When you head out on an Alaska fishing charter, you always know what you’re hoping to catch (most likely salmon or halibut). But with more than 500 different species swimming in Alaska waters, there is always a chance that something unexpected will end up on the end of your hook.

In recent years, the Alaska Department of Fish and Game has seen more and more reports of mystery fish. Biologists attribute these catches to “The Blob,” an area of water that’s up to 10 degrees warmer than average and covers much of the northeastern Pacific Ocean from Mexico to the Bering Sea. “The Blob’s” presence means that fish that usually prefer warmer waters could travel far from home and all the way up to Alaska.

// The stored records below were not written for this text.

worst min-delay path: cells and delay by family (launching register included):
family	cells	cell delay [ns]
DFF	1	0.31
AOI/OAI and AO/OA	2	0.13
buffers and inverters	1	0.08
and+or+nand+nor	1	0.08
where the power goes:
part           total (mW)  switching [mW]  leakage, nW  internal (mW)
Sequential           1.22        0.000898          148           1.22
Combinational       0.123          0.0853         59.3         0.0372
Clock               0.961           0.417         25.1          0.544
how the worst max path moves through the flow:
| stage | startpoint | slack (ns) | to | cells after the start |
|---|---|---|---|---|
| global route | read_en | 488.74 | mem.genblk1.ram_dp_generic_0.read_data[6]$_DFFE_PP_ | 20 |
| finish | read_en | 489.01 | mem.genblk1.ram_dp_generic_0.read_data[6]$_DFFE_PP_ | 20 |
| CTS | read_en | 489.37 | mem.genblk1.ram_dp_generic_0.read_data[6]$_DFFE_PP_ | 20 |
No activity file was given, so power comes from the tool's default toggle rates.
===== ./constraint.sdc =====
current_design fifo_async

set clk_period 666.3
set clk_io_pct 0.2

create_clock -name clk0 -period $clk_period [get_ports {read_clk}]
create_clock -name clk1 -period $clk_period [get_ports {write_clk}]

set non_clock_inputs [all_inputs -no_clocks]
set_input_delay [expr $clk_period * $clk_io_pct] -clock clk0 $non_clock_inputs
set_output_delay [expr $clk_period * $clk_io_pct] -clock clk0 [all_outputs]

===== ./config.mk =====
export PLATFORM = sky130hd
export DESIGN_NAME = fifo_async
export DESIGN_NICKNAME = fifo_async
export VERILOG_FILES = /design/flow/design.v
export SDC_FILE = /design/flow/constraint.sdc
export NUM_CORES = 4
export LEC_CHECK = 1
export CORE_UTILIZATION = 30
export SYNTH_MEMORY_MAX_BITS = 65536

===== ./design.v =====
`timescale 1ns/10ps
module fifo_async #(
    parameter DataWidth = 16,
    parameter DataDepth = 1024,
    parameter AddrWidth = 10,
    parameter SyncStages = 2,
    parameter InitFile = "",
    parameter InitCount = 0,
    parameter VendorImpl = ""
) (
    input wire write_clk,
    input wire write_reset,
    input wire write_en,
    input wire [DataWidth-1:0] write_data,
    output reg fifo_full,
    input wire read_clk,
    input wire read_reset,
    input wire read_en,
    output wire [DataWidth-1:0] read_data,
    output reg fifo_empty
);
function [AddrWidth:0] bin_to_gray;
    input [AddrWidth:0] bin;
    bin_to_gray = {bin[AddrWidth], bin[AddrWidth:1] ^ bin[AddrWidth-1:0]};
endfunction
reg [AddrWidth:0] write_addr, write_addr_D;
reg [AddrWidth:0] write_addr_gray, write_addr_gray_D;
wire [AddrWidth:0] read_addr_gray_sync;
reg fifo_full_D;
wire write_en_not_full = (write_en == 1'b1 && fifo_full == 1'b0);
reg [AddrWidth:0] read_addr, read_addr_D;
reg [AddrWidth:0] read_addr_gray, read_addr_gray_D;
wire [AddrWidth:0] write_addr_gray_sync;
reg fifo_empty_D;
wire read_en_not_empty = (read_en == 1'b1 && fifo_empty == 1'b0);
ram_dp #(
    .DataWidth(DataWidth),     
    .DataDepth(DataDepth),  
    .AddrWidth(AddrWidth),    
    .InitFile(InitFile),     
    .InitValue(0),     
    .InitCount(InitCount),     
    .VendorImpl(VendorImpl)
) mem (
    .write_clk(write_clk),   
    .write_en(write_en_not_full),    
    .write_addr(write_addr[AddrWidth-1:0]),  
    .write_data(write_data),  
    .read_clk(read_clk),    
    .read_en(1'b1),     
    .read_addr(read_addr_D[AddrWidth-1:0]),   
    .read_data(read_data)    
);
generate
if(InitCount > 0) initial begin
    write_addr = InitCount;
    write_addr_gray = bin_to_gray(InitCount);
    read_addr = 0;
    read_addr_gray = 0;
    fifo_full = (InitCount == DataDepth);
    fifo_empty = 0;
end
endgenerate
synchronizer #(
    .Width(AddrWidth+1),
    .Stages(SyncStages),
    .Init(InitCount),
    .InitValue(0)
) write_clk_sync (
    .clk(write_clk),
    .reset(write_reset),
    .in(read_addr_gray),
    .out(read_addr_gray_sync)
);
synchronizer #(
    .Width(AddrWidth+1),
    .Stages(SyncStages),
    .Init(InitCount),
    .InitValue(bin_to_gray(InitCount))
) read_clk_sync (
    .clk(read_clk),
    .reset(read_reset),
    .in(write_addr_gray),
    .out(write_addr_gray_sync)
);
always @* begin
    write_addr_D = write_addr;
    if(write_en_not_full) begin
        write_addr_D = write_addr + 1;
    end
    write_addr_gray_D = bin_to_gray(write_addr_D);
    fifo_full_D = 
        (write_addr_gray_D == {~read_addr_gray_sync[AddrWidth:AddrWidth-1],
                                read_addr_gray_sync[AddrWidth-2:0]});
    read_addr_D = read_addr;
    if(read_en_not_empty) begin
        read_addr_D = read_addr + 1;
    end
    read_addr_gray_D = bin_to_gray(read_addr_D);
    fifo_empty_D = (read_addr_gray_D == write_addr_gray_sync);
end
always @(posedge write_clk or posedge write_reset) begin
    if(write_reset) begin
        write_addr <= 0;
        write_addr_gray <= 0;
        fifo_full <= 1'b0;
    end else begin
        write_addr <= write_addr_D;
        write_addr_gray <= write_addr_gray_D;
        fifo_full <= fifo_full_D;
    end
end
always @(posedge read_clk or posedge read_reset) begin
    if(read_reset) begin
        read_addr <= 0;
        read_addr_gray <= 0;
        fifo_empty <= 1'b1;
    end else begin
        read_addr <= read_addr_D;
        read_addr_gray <= read_addr_gray_D;
        fifo_empty <= fifo_empty_D;
    end
end
endmodule
`timescale 1ns/10ps
module ram_dp #(
    parameter DataWidth = 8,
    parameter DataDepth = 1024,
    parameter AddrWidth = 10,
    parameter MaskEnable = 0,
    parameter InitFile = "",
    parameter InitValue = 0,
    parameter InitCount = 0,
    parameter VendorImpl = "",
    parameter VendorDebug = 0
) (
    input wire write_clk,
    input wire write_en,
    input wire [AddrWidth-1:0] write_addr,
    input wire [DataWidth-1:0] write_data,
    input wire [DataWidth-1:0] write_mask,
    input wire read_clk,
    input wire read_en,
    input wire [AddrWidth-1:0] read_addr,
    output wire [DataWidth-1:0] read_data
);
generate
case(VendorImpl)
"ICE40":  
    ram_dp_ice40 #(
        .DataWidth(DataWidth),
        .DataDepth(DataDepth),
        .AddrWidth(AddrWidth),
        .MaskEnable(MaskEnable),
        .InitValue(InitValue),
        .Debug(VendorDebug)
    ) ram_dp_ice40_0 (
        .write_clk(write_clk),  
        .write_en(write_en),  
        .write_addr(write_addr),  
        .write_data(write_data),  
        .write_mask(write_mask),  
        .read_clk(read_clk),  
        .read_en(read_en),  
        .read_addr(read_addr),  
        .read_data(read_data)  
    );
default:  
    ram_dp_generic #(
        .DataWidth(DataWidth),     
        .DataDepth(DataDepth),  
        .AddrWidth(AddrWidth),    
        .MaskEnable(MaskEnable),    
        .InitFile(InitFile),     
        .InitValue(InitValue),     
        .InitCount(InitCount)     
    ) ram_dp_generic_0 (
        .write_clk(write_clk),   
        .write_en(write_en),    
        .write_addr(write_addr),  
        .write_data(write_data),  
        .write_mask(write_mask),  
        .read_clk(read_clk),    
        .read_en(read_en),     
        .read_addr(read_addr),   
        .read_data(read_data)    
    );
endcase
endgenerate
endmodule
`timescale 1ns/10ps
module ram_dp_generic #(
    parameter DataWidth = 8,
    parameter DataDepth = 1024,
    parameter AddrWidth = 10,
    parameter MaskEnable = 0,
    parameter InitFile = "",
    parameter InitValue = 0,
    parameter InitCount = 0
) (
    input wire write_clk,
    input wire write_en,
    input wire [AddrWidth-1:0] write_addr,
    input wire [DataWidth-1:0] write_data,
    input wire [DataWidth-1:0] write_mask,
    input wire read_clk,
    input wire read_en,
    input wire [AddrWidth-1:0] read_addr,
    output reg [DataWidth-1:0] read_data
);
reg [DataWidth-1:0] mem [0:DataDepth-1];
generate
if(InitCount > 0) begin
    integer i;
    initial begin
        if(InitFile != "") begin
            $readmemh(InitFile, mem, 0, InitCount-1);
        end else begin
            for(i = 0; i < InitCount && i < DataDepth; i = i + 1)
                mem[i] = InitValue[DataWidth-1:0];
        end
        read_data <= mem[0];
    end
end
endgenerate
generate
if(MaskEnable == 0) begin
    always @(posedge write_clk) begin
        if(write_en == 1'b1) mem[write_addr] <= write_data;
    end
end else begin  
    always @(posedge write_clk) begin
        if(write_en == 1'b1) begin
            mem[write_addr] <= (mem[write_addr] & write_mask) | (write_data & ~write_mask);
        end
    end
end
endgenerate
always @(posedge read_clk) begin
    if(read_en == 1'b1) read_data <= mem[read_addr];
end
endmodule
`timescale 1ns/10ps
module synchronizer #(
    parameter Width = 8,
    parameter Stages = 2,
    parameter Init = 0,
    parameter InitValue = 0
) (
    input wire clk,
    input wire reset,
    input wire [Width-1:0] in,
    output wire [Width-1:0] out
);
generate
if(Stages == 0) begin
    assign out = in;
end else begin
    reg [Width*Stages-1:0] shiftreg;
    assign out = shiftreg[Width-1:0];
    always @(posedge clk or posedge reset) begin
        if(reset == 1'b1) begin
            shiftreg <= {Stages{InitValue[Width-1:0]}};
        end else begin
            shiftreg <= {in, shiftreg[Width*Stages-1:Width]};
        end
    end
    if(Init != 0) initial begin
        shiftreg = {Stages{InitValue[Width-1:0]}};
    end
end
endgenerate
endmodule

===== ./run.sh =====
#!/bin/bash
# OpenROAD 26Q1-2900-gdf79404cd8, Yosys 0.63+post, stock flow scripts
make -C /OpenROAD-flow-scripts/flow DESIGN_CONFIG=/design/flow/config.mk WORK_HOME=/design/flow/orfs finish

==> out/results.txt <==
Most repeated library cell on the critical path = buf_4
Chip height = 1470 um
Post-synthesis cell count = 38149
Initial standard-cell utilization of the core = 30.0%
CP cell instances = clkdlybuf4s50_1, and2b_4, xnor2_4, buf_4, buf_4, buf_4, buf_12, buf_4, buf_4, buf_4, buf_4, mux2i_1, mux4_2, nor2_1, or4_1, nor4_1, a311oi_1, buf_4, o32ai_2, buf_4, nor4_2
Unrepaired setup endpoints after global routing = no
Max-slew violation count = 46
Mean area per synthesized cell = 16.9 um^2
Sum of net half-perimeters after detailed placement = 1420000 um
Run status = finished with violations
Max Cap Violations = 8
Worst Hold Launch = read_clk_sync.genblk1.shiftreg[18]$_DFF_PP0_
DRT antenna net count = 0
Num Clock Sinks = 16488
Die x size = 1470 um
Worst Path Buf+Inv = 11
Yosys stat cell total = 38149
Overall power = 3.52 mW
Post-detailed-route wirelength per cell = 31.5 um
GR Util met1 = 20.6%
Count of vias placed by the detailed router = 365533
Final WL = 2220000 um
Core area = 2.14 mm^2
Violations in the final reports = capacitance limit, slew limit
Worst Hold Path Cells = 0
Dominant synthesized flop cell = edfxtp_1
Netlist area before placement = 0.644 mm^2
Vias in the first global route = 375029
Maximum single-stage delay on the critical path = 1.15 ns
Die outline area = 2.15 mm^2
Layout cell share with drive strength beyond 1 = 17.8%
Pin count of the biggest net entering global routing = 105
Slack of the worst reg-to-reg path = 656.21 ns
Setup clock skew after layout = 0.166 ns
Met2 Usage GRT = 29.8%
Grt total ovfl = 0
Clock tree from TritonCTS = built
Via density = 5.18
Slew at the pin closest to its max-slew limit = 1.62 ns
Final hold violation count = 0
Number of port buffers = 38
Most common cell after layout, fill and taps aside = edfxtp_1
Clock transition at path regs = 0.10 ns
Peak VDD IR = 0.00658 mV
Num rows = 538
Global-route usage over all layers = 21.8%
Met3 routing resource usage after global routing = 20.8%
First-pass GRT wire length = 3040000 um
Crit path max-delay family = buffers and inverters
Proportion of register bits with asynchronous set or reset after synthesis = 0.534%
Critical Path Source Type = input pin
Number of enable flip-flop cells = 16384
Yosys warns = 4
Total number of warnings across the stage logs = 54
Antenna violations before repair = 310
Postcts setup bufs = 0
Crit path DAT = 142.83 ns
Cell type of the slowest stage on the worst timing path = o32ai_2
GRT Max-Usage Layer = met2
Number of gates resized after cts = 0
Total of flip-flops plus latches after synthesis = 16488
Required time of the critical path = 666.66 ns
Remaining DRCs = 0
Placer congestion estimate = 0.961
Rel. slew slack = -8.82%
Worst Hold End = read_clk_sync.genblk1.shiftreg[7]$_DFF_PP0_
Violation count after the first detailed-routing iteration = 28954
Area Growth Syn to Fin = 15.4%
Category of the most critical setup path = in2reg
Chip Area, Yosys = 0.644 mm^2
Number of setup violations in the final report = 0
I/O pin count = 40
Seq/Total Area, Yosys = 76.8%
Setup tns final = 0 ns
Launch point of the worst reg-to-reg path = fifo_empty$_DFF_PP1_
Endpoint kind of the worst setup timing path = flip-flop
Number of distinct library cell variants in the gate-level netlist after synthesis = 87
Worst min-delay path class = reg2reg
Ratio of total power to cell area = 4.73 mW/mm^2
First drt pass iteration count = 7
Reported leakage power = 241 nW
Capturing point of the worst reg2reg path = mem.genblk1.ram_dp_generic_0.read_data[9]$_DFF_P_
Top library cells by usage in the layout, fill and taps aside = 16384 x edfxtp_1, 6436 x nand2_1, 3192 x nand3_1, 2642 x buf_4, 1963 x mux4_2
Length in cells of the worst reg-to-reg path = 21
Max FO, Critical Path = 85
[cells in the mapped netlist, drive strengths merged, types with 10 or more instances]
master	n	area, um^2
a2111oi	28	245
a211oi	57	428
a21oi	1673	8370
a221o	16	160
a221oi	533	4670
a22o	32	280
a22oi	179	1340
a311oi	144	1260
a31oi	209	1310
a32oi	30	263
and2	12	75.1
and3	229	1430
buf	1868	10900
clkbuf	649	2440
dfrtp	87	2180
dfxtp	16	320
edfxtp	16384	492000
inv	24	92.6
mux2i	1914	19200
mux4	1963	44200
nand2	6506	24400
nand3	3197	16000
nand4	83	519
nor2	1173	4410
nor3	99	500
nor4	174	1090
o211ai	49	368
o21ai	214	1070
o221ai	10	87.6
o22a	15	131
o22ai	298	1860
o311ai	10	87.6
o31ai	24	180
or3	15	93.8
or4	53	398
xnor2	40	369
xor2	15	131
[per-layer routing]
| layer | vias up | wire (um) |
|---|---|---|
| li1 | 153611 | - |
| met2 | 25350 | 959000 |
| met5 | - | 13000 |
| met1 | 181306 | 627000 |
| met4 | 403 | 151000 |
| met3 | 4863 | 474000 |
[power by group]
part	switching [mW]	total [mW]	internal, mW
sequential	0.00394	1.15	1.14
clock	0.391	0.897	0.506
combinational	1.02	1.47	0.456
[layout make-up]
class                       count  area [um^2]
sequential                  16488       495000
multi-input combinational   19116       139000
tap                         28620        35800
timing repair buffer         2780        22000
inverter                       28          174
antenna                       542         1360
clock inverter                826         6120
fill                       198701      1400000
clock buffer                 2147        44900
[state kept, by name, indices dropped and copies added (netlist names), 10 cells and up]
signal                                  count
read_addr                                  11
mem.genblk1.ram_dp_generic_0.read_data     16
read_clk_sync.genblk1.shiftreg             22
write_clk_sync.genblk1.shiftreg            22
read_addr_gray                             10
write_addr_gray                            10
write_addr                                 11
mem.genblk1.ram_dp_generic_0.mem        16384
[stage by stage]
| stage | std cells | instance area (um^2) | worst slack [ns] | utilization, % | hold WS (ns) |
|---|---|---|---|---|---|
| after floorplan | 38149 | 644000 | 530.04 | - | 0.331 |
| after global placement | 66990 | 690000 | 523.55 | 32.2 | 0.332 |
| after detailed placement | 67005 | 691000 | 523.58 | 32.2 | 0.335 |
| after CTS | 70000 | 742000 | 524.05 | 34.6 | 0.351 |
| after global routing | 70252 | 743000 | 523.71 | 34.7 | 0.358 |
| final | 70547 | 743000 | 523.83 | 34.7 | 0.349 |
[timing repair]
action                                  in CTS  in global routing
endpoints found under the setup margin       0                  0
hold buffers                                22                  0
endpoints found under the hold margin       11                  0
[worst max path at each step]
stage	to	from	cells past startpoint	slack [ns]
CTS	mem.genblk1.ram_dp_generic_0.read_data[4]$_DFF_P_	read_en	19	524.05
global route	mem.genblk1.ram_dp_generic_0.read_data[8]$_DFF_P_	read_en	20	523.71
finish	mem.genblk1.ram_dp_generic_0.read_data[9]$_DFF_P_	read_en	21	523.83
[kinds of logic after synthesis]
kind of cell	synth area share, %
AND/OR/NAND/NOR	7.65
flip-flops	76.8
adder cells (fa/ha/maj)	0.00971
AND-OR/OR-AND	3.53
XOR/XNOR	0.0777
multiplexers	9.85
buffers and inverters	2.09
[worst register-to-register path, cell delays in order, from the launching register on]
cell and delay, ns:
dfstp_2 0.53, buf_4 0.40, and2b_4 0.30, xnor2_4 0.21
buf_4 0.47, buf_4 0.52, buf_4 0.65, buf_12 0.57
buf_4 0.62, buf_4 0.51, buf_4 0.55, buf_4 0.64
mux2i_1 0.32, mux4_2 0.28, nor2_1 0.08, or4_1 0.69
nor4_1 0.71, a311oi_1 0.22, buf_4 0.23, o32ai_2 1.15
buf_4 0.31, nor4_2 0.04
Power figures rest on the tool's default switching activity, not on a simulated workload.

Take, for example, the bigmouth sculpin. Although these are usually found in the Gulf of Alaska at depths of 50-150 fathoms of water, the gigantic prehistoric-looking fish can seem like a mystery to unsuspecting fishers. It’s known for its large head and mouth, and it has 13-15 free dorsal fin that spin and grow to be about 30 inches. This is one of the stranger sights in the waters of Alaska.

The Alaska Department of Fish and Game has also had several reports in recent years involving the ragfish. These are found throughout the Gulf of Alaska and deeper waters in the Bering Sea. Ragfish have been found in Juneau, Sitka, Valdez and Gustavus. The adult fish are purplish-brown in color, have longer bodies and lack pelvic fins. The ragfish gets its name because of the lack of a bone structure that is mostly made up of cartilage.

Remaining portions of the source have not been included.